Yesterday on our way home from St. George, I made matt take a detour into the Fish Lake National Forest to go find Pando, the world's largest living organism. It's a giant aspen grove and I was hoping it would be changing colors for the fall. We were in luck, as it was at its peak and perfectly golden.

We were unsure if we actually found it, but I think all the trees to the SW of the lake were it. Sadly scientists think Pando is dying from disease and infestation. Restoration is ongoing to encourage new sucklings to grow and flourish.

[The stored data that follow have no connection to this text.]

===== src/rtl/rf_pkg.sv =====
// Shared constants and types for the multi-port integer register file.
package rf_pkg;

    localparam int A_WIDTH_DEF = 5;
    localparam int D_WIDTH_DEF = 32;

    localparam int REG_ZERO = 0;
    localparam int REG_RA   = 1;
    localparam int REG_S1   = 9;
    localparam int REG_A0   = 10;

    typedef logic [A_WIDTH_DEF-1:0] reg_addr_t;
    typedef logic [D_WIDTH_DEF-1:0] reg_data_t;

endpackage


===== src/rtl/rf_scoreboard.sv =====
// Per-register busy bits: set on issue, cleared by writeback, set wins on a tie.
module rf_scoreboard
    import rf_pkg::*;
#(
    parameter int A_WIDTH = A_WIDTH_DEF,
    parameter int NR      = 2,
    parameter int NW      = 1
) (
    input  logic                  clk,
    input  logic                  rst_n,
    input  logic                  iss_valid,
    input  logic [A_WIDTH-1:0]    iss_rd,
    input  logic [NW-1:0]         we,
    input  logic [NW*A_WIDTH-1:0] wa,
    input  logic [NR*A_WIDTH-1:0] ra,
    output logic [NR-1:0]         busy
);

    localparam int DEPTH = 2 ** A_WIDTH;

    logic [DEPTH-1:0] busy_q;
    logic [DEPTH-1:0] busy_d;

    always_comb begin
        busy_d = busy_q;
        for (int k = 0; k < NW; k++) begin
            if (we[k]) begin
                busy_d[wa[k*A_WIDTH +: A_WIDTH]] = 1'b0;
            end
        end
        // Applied after the clears so a new producer supersedes the retiring one.
        if (iss_valid) begin
            busy_d[iss_rd] = 1'b1;
        end
        busy_d[0] = 1'b0;
    end

    always_ff @(posedge clk or negedge rst_n) begin
        if (!rst_n) begin
            busy_q <= '0;
        end else begin
            busy_q <= busy_d;
        end
    end

    for (genvar gi = 0; gi < NR; gi++) begin : g_lookup
        assign busy[gi] = busy_q[ra[gi*A_WIDTH +: A_WIDTH]];
    end

endmodule


===== src/rtl/rf_mp.sv =====
// Multi-port register file with trigger input, a0 debug tap and busy scoreboard.
// Define RF_BYPASS_EN to forward same-cycle writes (and trigger) to the read ports.
module rf_mp
    import rf_pkg::*;
#(
    parameter int A_WIDTH  = A_WIDTH_DEF,
    parameter int D_WIDTH  = D_WIDTH_DEF,
    parameter int NR       = 2,
    parameter int NW       = 1,
    parameter int TRIG_REG = REG_S1,
    parameter int DBG_REG  = REG_A0
) (
    input  logic                  clk,
    input  logic                  rst_n,
    input  logic [NW-1:0]         we,
    input  logic [NW*A_WIDTH-1:0] wa,
    input  logic [NW*D_WIDTH-1:0] wd,
    input  logic [NR*A_WIDTH-1:0] ra,
    output logic [NR*D_WIDTH-1:0] rd,
    output logic [NR-1:0]         rbusy,
    input  logic                  iss_valid,
    input  logic [A_WIDTH-1:0]    iss_rd,
    input  logic                  trigger,
    output logic [D_WIDTH-1:0]    dbg_o
);

    localparam int                 DEPTH    = 2 ** A_WIDTH;
    localparam logic [A_WIDTH-1:0] ZERO_A   = A_WIDTH'(REG_ZERO);
    localparam logic [A_WIDTH-1:0] TRIG_A   = A_WIDTH'(TRIG_REG);
    localparam logic [A_WIDTH-1:0] DBG_A    = A_WIDTH'(DBG_REG);
    localparam logic [D_WIDTH-1:0] TRIG_VAL = D_WIDTH'(1);
    localparam bit                 TRIG_ON  = (TRIG_REG != REG_ZERO);

    if (A_WIDTH < 1 || D_WIDTH < 1) begin : g_bad_width
        $error("rf_mp: A_WIDTH and D_WIDTH must be at least 1");
    end
    if (NR < 1 || NR > 4) begin : g_bad_nr
        $error("rf_mp: NR must be in 1..4");
    end
    if (NW < 1 || NW > 2) begin : g_bad_nw
        $error("rf_mp: NW must be in 1..2");
    end
    if (TRIG_REG < 0 || TRIG_REG >= DEPTH || DBG_REG < 0 || DBG_REG >= DEPTH) begin : g_bad_reg
        $error("rf_mp: TRIG_REG and DBG_REG must address an existing register");
    end

    logic [D_WIDTH-1:0] regs_q [DEPTH];
    logic [D_WIDTH-1:0] regs_d [DEPTH];
    logic [NR-1:0]      sb_busy;

    always_comb begin
        regs_d = regs_q;
        if (trigger && TRIG_ON) begin
            regs_d[TRIG_A] = TRIG_VAL;
        end
        // Ascending order: the highest-indexed port writing an address wins.
        for (int k = 0; k < NW; k++) begin
            if (we[k]) begin
                regs_d[wa[k*A_WIDTH +: A_WIDTH]] = wd[k*D_WIDTH +: D_WIDTH];
            end
        end
        regs_d[0] = '0;
    end

    always_ff @(posedge clk or negedge rst_n) begin
        if (!rst_n) begin
            for (int r = 0; r < DEPTH; r++) begin
                regs_q[r] <= '0;
            end
        end else begin
            regs_q <= regs_d;
        end
    end

    rf_scoreboard #(
        .A_WIDTH (A_WIDTH),
        .NR      (NR),
        .NW      (NW)
    ) u_scoreboard (
        .clk       (clk),
        .rst_n     (rst_n),
        .iss_valid (iss_valid),
        .iss_rd    (iss_rd),
        .we        (we),
        .wa        (wa),
        .ra        (ra),
        .busy      (sb_busy)
    );

    for (genvar gi = 0; gi < NR; gi++) begin : g_rd
        logic [A_WIDTH-1:0] ra_i;
        logic [D_WIDTH-1:0] rd_i;
        logic               byp_hit;

        assign ra_i = ra[gi*A_WIDTH +: A_WIDTH];

        always_comb begin
            rd_i    = regs_q[ra_i];
            byp_hit = 1'b0;
`ifdef RF_BYPASS_EN
            // Forwarding is suppressed while in reset so outputs read as zero.
            if (rst_n && ra_i != ZERO_A) begin
                if (trigger && TRIG_ON && ra_i == TRIG_A) begin
                    rd_i = TRIG_VAL;
                end
                for (int k = 0; k < NW; k++) begin
                    if (we[k] && wa[k*A_WIDTH +: A_WIDTH] == ra_i) begin
                        rd_i    = wd[k*D_WIDTH +: D_WIDTH];
                        byp_hit = 1'b1;
                    end
                end
            end
`endif
            if (ra_i == ZERO_A) begin
                rd_i = '0;
            end
        end

        assign rd[gi*D_WIDTH +: D_WIDTH] = rd_i;
        assign rbusy[gi]                 = sb_busy[gi] & ~byp_hit;
    end

    assign dbg_o = regs_q[DBG_A];

endmodule
**src/rtl/bus_pkg.sv**
```systemverilog
// rtl/bus_pkg.sv - shared types and widths for the two-master bus arbiter
package bus_pkg;

    localparam int BUS_AW = 32;
    localparam int BUS_DW = 32;

    typedef enum logic [1:0] {
        BYTE = 2'd0,
        HALF = 2'd1,
        WORD = 2'd2
    } tsize_t;

    typedef enum logic [1:0] {
        IDLE  = 2'd0,
        OWNED = 2'd1,
        XFER  = 2'd2
    } arb_state_t;

endpackage

```
**src/rtl/bus_watchdog.sv**
```systemverilog
// rtl/bus_watchdog.sv - XFER timeout counter, built only with ARB_WATCHDOG_EN
`ifdef ARB_WATCHDOG_EN
module bus_watchdog #(
    parameter int TIMEOUT_CYCLES = 64
) (
    input  logic clk,
    input  logic rst_n,
    input  logic in_xfer,
    output logic timeout
);

    // Count is 0 in the first XFER cycle, so the limit is one less than the cycle budget.
    localparam logic [15:0] LIMIT = 16'(TIMEOUT_CYCLES - 1);

    logic [15:0] cnt;

    always_ff @(posedge clk or negedge rst_n) begin
        if (!rst_n) begin
            cnt <= '0;
        end else if (!in_xfer) begin
            cnt <= '0;
        end else begin
            cnt <= cnt + 16'd1;
        end
    end

    assign timeout = in_xfer && (cnt == LIMIT);

endmodule
`endif

```
**src/rtl/bus_arbiter_2m.sv**
```systemverilog
// rtl/bus_arbiter_2m.sv - round-robin two-master bus arbiter; optional watchdog via ARB_WATCHDOG_EN
import bus_pkg::*;

module bus_arbiter_2m #(
    parameter int TIMEOUT_CYCLES = 64
) (
    input  logic                clk,
    input  logic                rst_n,
    input  logic                m0_breq,
    input  logic                m1_breq,
    output logic                m0_bgnt,
    output logic                m1_bgnt,
    input  logic                m0_bstart,
    input  logic                m1_bstart,
    input  logic [BUS_AW-1:0]   m0_addr,
    input  logic [BUS_AW-1:0]   m1_addr,
    input  logic [BUS_DW-1:0]   m0_wdata,
    input  logic [BUS_DW-1:0]   m1_wdata,
    input  logic [1:0]          m0_tsize,
    input  logic [1:0]          m1_tsize,
    output logic [BUS_DW-1:0]   m0_rdata,
    output logic [BUS_DW-1:0]   m1_rdata,
    output logic                m0_bdone,
    output logic                m1_bdone,
    output logic                m0_berror,
    output logic                m1_berror,
    output logic                s_bstart,
    output logic [BUS_AW-1:0]   s_addr,
    output logic [BUS_DW-1:0]   s_wdata,
    output logic [1:0]          s_tsize,
    input  logic [BUS_DW-1:0]   s_rdata,
    input  logic                s_bdone
);

    arb_state_t state, state_nxt;
    logic owner, owner_nxt;
    logic last, last_nxt;
    logic own_req, oth_req, own_start;
    logic owned, in_xfer, timeout, xfer_end;

    assign own_req   = owner ? m1_breq   : m0_breq;
    assign oth_req   = owner ? m0_breq   : m1_breq;
    assign own_start = owner ? m1_bstart : m0_bstart;
    assign owned     = (state != IDLE);
    assign in_xfer   = (state == XFER);

`ifdef ARB_WATCHDOG_EN
    bus_watchdog #(
        .TIMEOUT_CYCLES (TIMEOUT_CYCLES)
    ) u_watchdog (
        .clk     (clk),
        .rst_n   (rst_n),
        .in_xfer (in_xfer),
        .timeout (timeout)
    );
`else
    // A zero budget is outside the legal range, so this is constant 0: XFER waits for s_bdone.
    assign timeout = (TIMEOUT_CYCLES == 0) && in_xfer;
`endif

    assign xfer_end = s_bdone || timeout;

    always_comb begin
        state_nxt = state;
        owner_nxt = owner;
        last_nxt  = last;
        case (state)
            IDLE: begin
                if (m0_breq || m1_breq) begin
                    state_nxt = OWNED;
                    owner_nxt = (m0_breq && m1_breq) ? ~last : m1_breq;
                    last_nxt  = owner_nxt;
                end
            end
            OWNED: begin
                // A forwarded start must be tracked to completion even if breq drops with it.
                if (own_start) begin
                    state_nxt = XFER;
                end else if (!own_req) begin
                    state_nxt = IDLE;
                end
            end
            XFER: begin
                if (xfer_end) begin
                    state_nxt = (own_req && !oth_req) ? OWNED : IDLE;
                end
            end
            default: state_nxt = IDLE;
        endcase
    end

    always_ff @(posedge clk or negedge rst_n) begin
        if (!rst_n) begin
            state <= IDLE;
            owner <= 1'b0;
            last  <= 1'b1;
        end else begin
            state <= state_nxt;
            owner <= owner_nxt;
            last  <= last_nxt;
        end
    end

    assign m0_bgnt = owned && !owner;
    assign m1_bgnt = owned &&  owner;

    assign s_bstart = (state == OWNED) && own_start;
    assign s_addr   = !owned ? '0 : (owner ? m1_addr  : m0_addr);
    assign s_wdata  = !owned ? '0 : (owner ? m1_wdata : m0_wdata);
    assign s_tsize  = !owned ? '0 : (owner ? m1_tsize : m0_tsize);

    assign m0_rdata  = (in_xfer && !owner) ? s_rdata : '0;
    assign m1_rdata  = (in_xfer &&  owner) ? s_rdata : '0;
    assign m0_bdone  = in_xfer && !owner && s_bdone;
    assign m1_bdone  = in_xfer &&  owner && s_bdone;
    assign m0_berror = in_xfer && !owner && timeout && !s_bdone;
    assign m1_berror = in_xfer &&  owner && timeout && !s_bdone;

endmodule

```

Located in the Fish Lake Basin in Central Utah, Pando is a giant clone of roughly 50,000 trees. Spread over about 106 acres to the SW of Fish Lake, the aspen stand all shares the same DNA and weighs nearly 13 million pounds.

Pando was named for the Latin Word that means "I Spread." The single organism is thought to be 80,000 years old or even older, and started from a single seed that spread by sending out new shoots to expands its root system.

The only way to know for sure you're in Pando is to see this fence and sign near some young and baby aspens. Then fence was put up by foresters and researchers in hopes of protecting new sucklings from being eaten by deer, elk and cattle, so they could have a chance to grow into mature, healthy trees. Pando is located 1 mile southwest of Fish Lake on Highway 25 in central Utah.